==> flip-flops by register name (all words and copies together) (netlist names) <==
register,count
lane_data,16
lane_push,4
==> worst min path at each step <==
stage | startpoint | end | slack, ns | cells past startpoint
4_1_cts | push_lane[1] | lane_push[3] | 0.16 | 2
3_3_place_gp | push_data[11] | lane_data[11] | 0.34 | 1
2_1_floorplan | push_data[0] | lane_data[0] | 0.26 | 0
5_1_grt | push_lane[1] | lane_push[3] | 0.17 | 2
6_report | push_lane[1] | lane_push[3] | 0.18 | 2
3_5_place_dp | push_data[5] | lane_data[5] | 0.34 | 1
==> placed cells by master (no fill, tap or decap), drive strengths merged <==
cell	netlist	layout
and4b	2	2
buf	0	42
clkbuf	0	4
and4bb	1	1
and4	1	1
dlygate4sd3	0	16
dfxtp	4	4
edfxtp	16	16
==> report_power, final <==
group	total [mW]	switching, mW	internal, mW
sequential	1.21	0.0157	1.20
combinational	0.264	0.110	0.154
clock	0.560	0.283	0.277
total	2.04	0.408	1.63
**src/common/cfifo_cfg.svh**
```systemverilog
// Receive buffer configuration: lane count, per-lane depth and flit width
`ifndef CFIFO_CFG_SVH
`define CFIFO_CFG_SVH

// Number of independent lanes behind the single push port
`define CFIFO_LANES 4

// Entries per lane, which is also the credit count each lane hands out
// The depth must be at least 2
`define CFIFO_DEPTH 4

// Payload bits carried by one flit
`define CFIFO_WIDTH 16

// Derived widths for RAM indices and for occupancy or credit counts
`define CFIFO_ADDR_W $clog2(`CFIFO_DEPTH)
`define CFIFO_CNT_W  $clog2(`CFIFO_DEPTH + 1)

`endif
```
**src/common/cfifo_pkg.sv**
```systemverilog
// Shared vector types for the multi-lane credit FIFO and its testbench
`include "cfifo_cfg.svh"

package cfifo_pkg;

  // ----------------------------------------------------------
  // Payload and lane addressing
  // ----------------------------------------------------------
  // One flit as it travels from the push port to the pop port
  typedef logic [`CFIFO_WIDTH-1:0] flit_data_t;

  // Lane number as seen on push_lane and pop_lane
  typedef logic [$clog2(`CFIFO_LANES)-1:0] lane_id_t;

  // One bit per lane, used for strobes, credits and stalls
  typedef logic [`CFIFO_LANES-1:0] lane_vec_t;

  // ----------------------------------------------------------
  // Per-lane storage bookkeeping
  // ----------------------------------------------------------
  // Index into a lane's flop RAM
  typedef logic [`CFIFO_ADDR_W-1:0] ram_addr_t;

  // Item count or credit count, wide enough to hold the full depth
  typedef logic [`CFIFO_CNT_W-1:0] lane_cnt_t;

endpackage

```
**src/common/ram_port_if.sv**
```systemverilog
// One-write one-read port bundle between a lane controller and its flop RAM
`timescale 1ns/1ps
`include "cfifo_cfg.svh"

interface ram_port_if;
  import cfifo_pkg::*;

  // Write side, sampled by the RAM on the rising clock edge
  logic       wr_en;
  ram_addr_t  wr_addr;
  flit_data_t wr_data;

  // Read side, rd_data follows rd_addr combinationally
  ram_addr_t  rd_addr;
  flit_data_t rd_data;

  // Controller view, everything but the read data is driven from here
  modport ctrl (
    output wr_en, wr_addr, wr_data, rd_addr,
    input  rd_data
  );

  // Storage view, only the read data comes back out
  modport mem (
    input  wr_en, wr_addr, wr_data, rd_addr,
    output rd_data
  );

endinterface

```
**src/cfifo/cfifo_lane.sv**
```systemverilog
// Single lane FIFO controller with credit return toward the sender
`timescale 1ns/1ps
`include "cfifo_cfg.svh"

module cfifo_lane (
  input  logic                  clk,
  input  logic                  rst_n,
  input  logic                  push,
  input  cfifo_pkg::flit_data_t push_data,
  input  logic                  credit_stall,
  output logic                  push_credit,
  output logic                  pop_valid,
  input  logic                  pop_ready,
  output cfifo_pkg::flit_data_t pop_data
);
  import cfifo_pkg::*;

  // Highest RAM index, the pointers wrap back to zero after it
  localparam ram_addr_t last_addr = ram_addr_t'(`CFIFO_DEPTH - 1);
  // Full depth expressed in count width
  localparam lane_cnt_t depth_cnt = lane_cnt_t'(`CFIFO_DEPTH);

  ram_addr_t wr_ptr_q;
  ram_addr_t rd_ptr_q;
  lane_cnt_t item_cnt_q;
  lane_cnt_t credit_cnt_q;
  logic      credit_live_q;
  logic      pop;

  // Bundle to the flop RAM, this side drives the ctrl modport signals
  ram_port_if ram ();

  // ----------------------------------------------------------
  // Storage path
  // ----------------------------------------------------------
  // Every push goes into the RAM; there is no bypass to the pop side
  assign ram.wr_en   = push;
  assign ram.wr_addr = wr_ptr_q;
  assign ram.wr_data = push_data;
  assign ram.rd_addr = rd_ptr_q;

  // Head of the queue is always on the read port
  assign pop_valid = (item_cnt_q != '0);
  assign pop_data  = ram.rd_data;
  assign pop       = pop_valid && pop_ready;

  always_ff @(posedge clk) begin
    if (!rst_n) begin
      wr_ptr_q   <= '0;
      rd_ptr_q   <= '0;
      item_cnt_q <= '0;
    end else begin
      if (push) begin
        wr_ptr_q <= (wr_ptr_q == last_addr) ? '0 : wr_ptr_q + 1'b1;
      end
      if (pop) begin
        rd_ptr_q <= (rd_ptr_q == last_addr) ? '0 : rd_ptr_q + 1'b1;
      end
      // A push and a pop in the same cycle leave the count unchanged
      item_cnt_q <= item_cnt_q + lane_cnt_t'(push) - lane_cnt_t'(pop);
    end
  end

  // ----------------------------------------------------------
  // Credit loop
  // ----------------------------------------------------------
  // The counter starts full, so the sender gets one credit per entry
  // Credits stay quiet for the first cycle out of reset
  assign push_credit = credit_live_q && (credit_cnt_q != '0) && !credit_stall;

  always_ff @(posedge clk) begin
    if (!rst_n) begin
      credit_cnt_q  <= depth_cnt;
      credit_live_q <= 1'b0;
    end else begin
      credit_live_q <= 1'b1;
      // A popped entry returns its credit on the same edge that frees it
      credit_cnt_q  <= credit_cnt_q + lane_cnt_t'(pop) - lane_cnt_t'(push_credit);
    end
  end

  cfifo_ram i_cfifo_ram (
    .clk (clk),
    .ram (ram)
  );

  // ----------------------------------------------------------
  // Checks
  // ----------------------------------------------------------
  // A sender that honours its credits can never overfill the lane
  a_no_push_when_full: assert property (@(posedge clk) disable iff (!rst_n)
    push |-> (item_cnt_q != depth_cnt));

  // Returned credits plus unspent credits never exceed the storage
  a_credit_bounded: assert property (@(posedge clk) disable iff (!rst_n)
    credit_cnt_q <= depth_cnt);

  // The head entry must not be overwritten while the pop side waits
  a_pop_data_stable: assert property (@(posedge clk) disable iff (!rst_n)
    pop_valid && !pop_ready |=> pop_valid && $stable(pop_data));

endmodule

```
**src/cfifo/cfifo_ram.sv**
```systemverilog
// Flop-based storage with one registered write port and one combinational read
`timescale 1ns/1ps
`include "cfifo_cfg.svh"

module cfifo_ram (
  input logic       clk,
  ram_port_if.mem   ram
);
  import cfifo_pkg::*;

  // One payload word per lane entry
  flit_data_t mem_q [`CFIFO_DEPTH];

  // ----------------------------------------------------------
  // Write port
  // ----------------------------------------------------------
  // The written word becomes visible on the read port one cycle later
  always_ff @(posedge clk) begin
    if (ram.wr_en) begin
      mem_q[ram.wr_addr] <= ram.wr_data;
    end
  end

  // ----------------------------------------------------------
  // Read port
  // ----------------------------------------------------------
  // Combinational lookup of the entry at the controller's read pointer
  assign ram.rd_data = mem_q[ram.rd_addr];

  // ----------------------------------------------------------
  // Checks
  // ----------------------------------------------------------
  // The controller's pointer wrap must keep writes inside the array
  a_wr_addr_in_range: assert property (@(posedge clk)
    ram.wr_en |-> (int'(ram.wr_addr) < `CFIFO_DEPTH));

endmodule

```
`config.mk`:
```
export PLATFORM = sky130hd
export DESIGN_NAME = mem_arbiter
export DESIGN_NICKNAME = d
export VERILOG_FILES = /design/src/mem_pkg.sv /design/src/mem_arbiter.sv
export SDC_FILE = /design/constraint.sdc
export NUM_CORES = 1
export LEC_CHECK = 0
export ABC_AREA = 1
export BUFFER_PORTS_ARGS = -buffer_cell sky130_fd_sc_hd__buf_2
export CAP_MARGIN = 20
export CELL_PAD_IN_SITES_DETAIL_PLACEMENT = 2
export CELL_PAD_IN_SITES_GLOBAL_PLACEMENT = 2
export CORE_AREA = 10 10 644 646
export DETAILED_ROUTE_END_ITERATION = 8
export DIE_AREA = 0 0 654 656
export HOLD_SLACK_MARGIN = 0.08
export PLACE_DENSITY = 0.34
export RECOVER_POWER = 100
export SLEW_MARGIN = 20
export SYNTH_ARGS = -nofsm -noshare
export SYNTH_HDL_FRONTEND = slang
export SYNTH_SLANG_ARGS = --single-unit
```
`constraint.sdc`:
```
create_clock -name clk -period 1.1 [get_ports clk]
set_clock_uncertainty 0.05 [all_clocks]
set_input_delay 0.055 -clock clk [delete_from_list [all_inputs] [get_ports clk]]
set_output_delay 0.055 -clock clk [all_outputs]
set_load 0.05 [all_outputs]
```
▬▬▬
**What you have to do:** One number is all the reply should hold: how many lines in these records include the word "netlist".

**Worked solution:** 2